Here is the Minnesota 609.205 provision:

A person who causes the death of another by any of the following means is guilty of manslaughter in the second degree and may be sentenced to imprisonment for not more than ten years or to payment of a fine of not more than $20,000, or both:

(1) by the person’s culpable negligence whereby the person creates an unreasonable risk, and consciously takes chances of causing death or great bodily harm to another; or

(2) by shooting another with a firearm or other dangerous weapon as a result of negligently believing the other to be a deer or other animal; or

(3) by setting a spring gun, pit fall, deadfall, snare, or other like dangerous weapon or device; or

(4) by negligently or intentionally permitting any animal, known by the person to have vicious propensities or to have caused great or substantial bodily harm in the past, to run uncontrolled off the owner’s premises, or negligently failing to keep it properly confined; or

(5) by committing or attempting to commit a violation of section 609.378 (neglect or endangerment of a child), and murder in the first, second, or third degree is not committed thereby.

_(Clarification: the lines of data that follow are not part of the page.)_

$ cat config.mk
export PLATFORM = sky130hd
export DESIGN_NAME = icache_refill
export DESIGN_NICKNAME = d
export VERILOG_FILES = /design/src/rtl/icache_refill_pkg.sv /design/src/rtl/icache_refill.sv
export SDC_FILE = /design/constraint.sdc
export NUM_CORES = 1
export LEC_CHECK = 0
export BUFFER_PORTS_ARGS = -buffer_cell sky130_fd_sc_hd__buf_4
export CAP_MARGIN = 20
export CORE_AREA = 2 2 222 224
export CTS_BUF_LIST = sky130_fd_sc_hd__clkbuf_8 sky130_fd_sc_hd__clkbuf_16
export DETAILED_ROUTE_END_ITERATION = 8
export DIE_AREA = 0 0 224 226
export SYNTH_ARGS = -nofsm -noshare
export SYNTH_HDL_FRONTEND = slang
export SYNTH_SLANG_ARGS = --single-unit
$ cat constraint.sdc
create_clock -name aclk -period 7.1 [get_ports aclk]
set_clock_uncertainty 0.2 [all_clocks]
set_input_delay 0.355 -clock aclk [delete_from_list [all_inputs] [get_ports aclk]]
set_output_delay 0.355 -clock aclk [all_outputs]
set_load 0.01 [all_outputs]
<file path="src/rtl/relational_compare_stream_pkg.sv">
// Shared encodings for the relational compare stream.
// Op codes line up with flag bit positions so result is a direct pick.
package relational_pkg;

   localparam int NFLG = 6;

   localparam logic [2:0] OP_GT = 3'd0;
   localparam logic [2:0] OP_LT = 3'd1;
   localparam logic [2:0] OP_GE = 3'd2;
   localparam logic [2:0] OP_LE = 3'd3;
   localparam logic [2:0] OP_EQ = 3'd4;
   localparam logic [2:0] OP_NE = 3'd5;

   localparam int FLG_GT = 0;
   localparam int FLG_LT = 1;
   localparam int FLG_GE = 2;
   localparam int FLG_LE = 3;
   localparam int FLG_EQ = 4;
   localparam int FLG_NE = 5;

   function automatic logic op_bad(input logic [2:0] op);
      return op > OP_NE;
   endfunction

   function automatic logic sel_flag(
      input logic [NFLG-1:0] f,
      input logic [2:0]      op
   );
      logic r;
      r = 1'b0;
      case (op)
         OP_GT:   r = f[FLG_GT];
         OP_LT:   r = f[FLG_LT];
         OP_GE:   r = f[FLG_GE];
         OP_LE:   r = f[FLG_LE];
         OP_EQ:   r = f[FLG_EQ];
         OP_NE:   r = f[FLG_NE];
         default: r = 1'b0;
      endcase
      return r;
   endfunction

endpackage

</file>
<file path="src/rtl/relational_compare_stream_core.sv">
// Combinational six-way relation of two WIDTH-bit operands.
// Signed mode flips the sign bits so one magnitude compare serves both.
module relational_core
   import relational_pkg::*;
#(
   parameter int WIDTH = 8
) (
   input  logic [WIDTH-1:0] a,
   input  logic [WIDTH-1:0] b,
   input  logic             is_signed,
   output logic [NFLG-1:0]  flags
);

   logic [WIDTH-1:0] ab;
   logic [WIDTH-1:0] bb;
   logic             lt;
   logic             eq;

   assign ab = {a[WIDTH-1] ^ is_signed, a[WIDTH-2:0]};
   assign bb = {b[WIDTH-1] ^ is_signed, b[WIDTH-2:0]};
   assign lt = ab < bb;
   assign eq = a == b;

   assign flags[FLG_GT] = !lt && !eq;
   assign flags[FLG_LT] = lt;
   assign flags[FLG_GE] = !lt;
   assign flags[FLG_LE] = lt || eq;
   assign flags[FLG_EQ] = eq;
   assign flags[FLG_NE] = !eq;

endmodule

</file>
<file path="src/rtl/relational_compare_stream.sv">
// Two-stage valid/ready relational comparator with a saturating
// count of delivered true results.
module relational_compare_stream
   import relational_pkg::*;
#(
   parameter int WIDTH     = 8,
   parameter int CNT_WIDTH = 16
) (
   input  logic                 clk,
   input  logic                 rst,
   input  logic                 in_valid,
   output logic                 in_ready,
   input  logic [WIDTH-1:0]     a,
   input  logic [WIDTH-1:0]     b,
   input  logic [2:0]           op,
   input  logic                 is_signed,
   output logic                 out_valid,
   input  logic                 out_ready,
   output logic                 result,
   output logic [NFLG-1:0]      flags,
   output logic                 op_err,
   input  logic                 clr_cnt,
   output logic [CNT_WIDTH-1:0] match_cnt
);

   logic             s1_valid;
   logic [WIDTH-1:0] s1_a;
   logic [WIDTH-1:0] s1_b;
   logic [2:0]       s1_op;
   logic             s1_sg;
   logic [NFLG-1:0]  s1_flags;

   logic in_fire;
   logic out_fire;
   logic s2_adv;

   relational_core #(
      .WIDTH(WIDTH)
   ) u_core (
      .a         (s1_a),
      .b         (s1_b),
      .is_signed (s1_sg),
      .flags     (s1_flags)
   );

   assign out_fire = out_valid && out_ready;
   assign s2_adv   = s1_valid && (!out_valid || out_ready);
   assign in_ready = !s1_valid || s2_adv;
   assign in_fire  = in_valid && in_ready;

   always_ff @(posedge clk) begin
      if (rst) begin
         s1_valid <= 1'b0;
         s1_a     <= '0;
         s1_b     <= '0;
         s1_op    <= '0;
         s1_sg    <= 1'b0;
      end else if (in_fire) begin
         s1_valid <= 1'b1;
         s1_a     <= a;
         s1_b     <= b;
         s1_op    <= op;
         s1_sg    <= is_signed;
      end else if (s2_adv) begin
         s1_valid <= 1'b0;
      end
   end

   // Payload only moves on a load, so it holds steady through a stall.
   always_ff @(posedge clk) begin
      if (rst) begin
         out_valid <= 1'b0;
         result    <= 1'b0;
         flags     <= '0;
         op_err    <= 1'b0;
      end else if (s2_adv) begin
         out_valid <= 1'b1;
         result    <= sel_flag(s1_flags, s1_op);
         flags     <= s1_flags;
         op_err    <= op_bad(s1_op);
      end else if (out_fire) begin
         out_valid <= 1'b0;
      end
   end

   always_ff @(posedge clk) begin
      if (rst || clr_cnt) begin
         match_cnt <= '0;
      end else if (out_fire && result && !(&match_cnt)) begin
         match_cnt <= match_cnt + 1'b1;
      end
   end

endmodule

</file>
<file path="config.mk">
export PLATFORM = sky130hd
export DESIGN_NAME = relational_compare_stream
export DESIGN_NICKNAME = d
export VERILOG_FILES = /design/src/rtl/relational_compare_stream_pkg.sv /design/src/rtl/relational_compare_stream_core.sv /design/src/rtl/relational_compare_stream.sv
export SDC_FILE = /design/constraint.sdc
export NUM_CORES = 1
export LEC_CHECK = 0
export ABC_CLOCK_PERIOD_IN_PS = 2000
export CAP_MARGIN = 20
export CORE_ASPECT_RATIO = 0.7
export CORE_MARGIN = 4
export CORE_UTILIZATION = 55
export CTS_CLUSTER_DIAMETER = 100
export DETAILED_ROUTE_END_ITERATION = 10
export DONT_BUFFER_PORTS = 1
export PLACE_DENSITY = 0.7
export SYNTH_ARGS = -nofsm -noshare
export SYNTH_HDL_FRONTEND = slang
export SYNTH_SLANG_ARGS = --single-unit
</file>
<file path="constraint.sdc">
create_clock -name clk -period 2 [get_ports clk]
set_input_delay 0.4 -clock clk [delete_from_list [all_inputs] [get_ports clk]]
set_output_delay 0.4 -clock clk [all_outputs]
set_load 0.05 [all_outputs]
</file>
* After elaboration in Yosys (flattened, before gate mapping)
Cells that the tools add are included.
Storage, ports and cells: bits in registers 46, input port bits 25, output and inout bits 26, logic and storage cells 45
Operators by class: $add $sub $neg 1, magnitude comparators 2, equality and inequality tests 6, multiplexer cells 5, bitwise gates (word level) 2, reductions and logical operators 19
Operators with widths (number):
- 16-bit by 1-bit adder with 16-bit output, second input constant | 1
- 16-bit AND reduction | 1
- 8-bit == test | 1
- 8-bit < comparator | 1
- 3-bit by 2-bit == test with 1-bit output, second input constant | 2
- 3-bit == test, second input constant | 2
- 1-bit logical AND | 6
- 1-bit one-hot mux with 6 select lines | 1
- 1-bit logical NOT | 5
- 1-bit logical OR | 4
- 1-bit 2-to-1 mux | 4
- 2-bit nonzero test | 2
- 3-bit by 1-bit == test with 1-bit output, second input constant | 1
- 3-bit greater-than comparator, second input constant | 1
- 3-bit logical NOT | 1
- 1-bit bitwise XOR | 2

* Longest topological paths before layout
Gate-level depths: netlist (run 1).
depth in word-level cells 6, mapped depth 8, mapped depth without buffers 8

* By module
From an unflattened synthesis (run 1), not the netlist that was laid out.
Second synthesis, totals: cell total of the unflattened synthesis 272, area total of the unflattened synthesis 2229.6 µm²
By module, submodules not included:
- relational_compare_stream | times used 1, cells an instance 236, area an instance 1936.9 µm², seq. area each 920.9 µm²
- relational_core | times used 1, cells an instance 36, area an instance 292.8 µm², seq. area each 0.0 µm²

* Worst setup path before layout (run 1)
Ideal clock, no wire load.
path type flip-flop to flip-flop, start reg match_cnt[0], end reg match_cnt[3], arrival 1941 ps, required time 1872 ps, path slack -69 ps, cell stages (with the launch flop) 8, path through dfxtp_1 ha_1 nand2_1 or2_2 o31a_1 nor2b_1 xnor2_1 nor2_1
On the way: word-level cells in the longest chain between the ends 3, elaborated cells on any way between the ends 4
RTL lines:
- start: declaration | RTL line relational_compare_stream.sv:23 | output logic [CNT_WIDTH-1:0] match_cnt
- start signal: assignment | RTL line relational_compare_stream.sv:90 | match_cnt <= match_cnt + 1'b1;
- branches (longest 3 deep; another with 16-bit by 1-bit adder with 16-bit output)
Several ways; the timed one is not identified. A chain may end at the register's enable or synchronous reset.

* Worst setup path in the final report (run 1)
start reg s1_b[1], end reg flags[3]
On the way: word-level cells in the longest chain between the ends 2, elaborated cells on any way between the ends 3
RTL lines:
- start: declaration | RTL line relational_compare_stream.sv:28 | logic [WIDTH-1:0] s1_b;
- start signal: assignment | RTL line relational_compare_stream.sv:55 | s1_b <= '0;
- start signal: assignment | RTL line relational_compare_stream.sv:61 | s1_b <= b;
- 8-bit < comparator or 8-bit == test (tied branches) | RTL line relational_compare_stream_core.sv:21, relational_compare_stream_core.sv:22
- 1-bit logical OR * | RTL line relational_compare_stream_core.sv:27 | assign flags[FLG_LE] = lt || eq;
- end signal: assignment | RTL line relational_compare_stream.sv:79 | flags <= s1_flags;
- end: declaration | RTL line relational_compare_stream.sv:20 | output logic [NFLG-1:0] flags,
Mark *: on every way between the ends. The rest lies on a longest branch, timed or not.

If proven by a preponderance of the evidence, it shall be an affirmative defense to criminal liability under clause (4) that the victim provoked the animal to cause the victim’s death.

Obviously, this case will turn on the first provision and whether Potter “creat[ed] an unreasonable risk, and consciously [took] chances of causing death or great bodily harm to another.”

In the video, Potter is heard yelling “taser, taser, taser” before she swears and says “Holy S**t I just shot him.” We have seen many cases of officers confusing tasers with service weapons in struggles.

The question is whether such a split second error constitutes consciously taking chances of causing death. In the Grant case, the jury rejected more serious charges in favor of the involuntary manslaughter charge.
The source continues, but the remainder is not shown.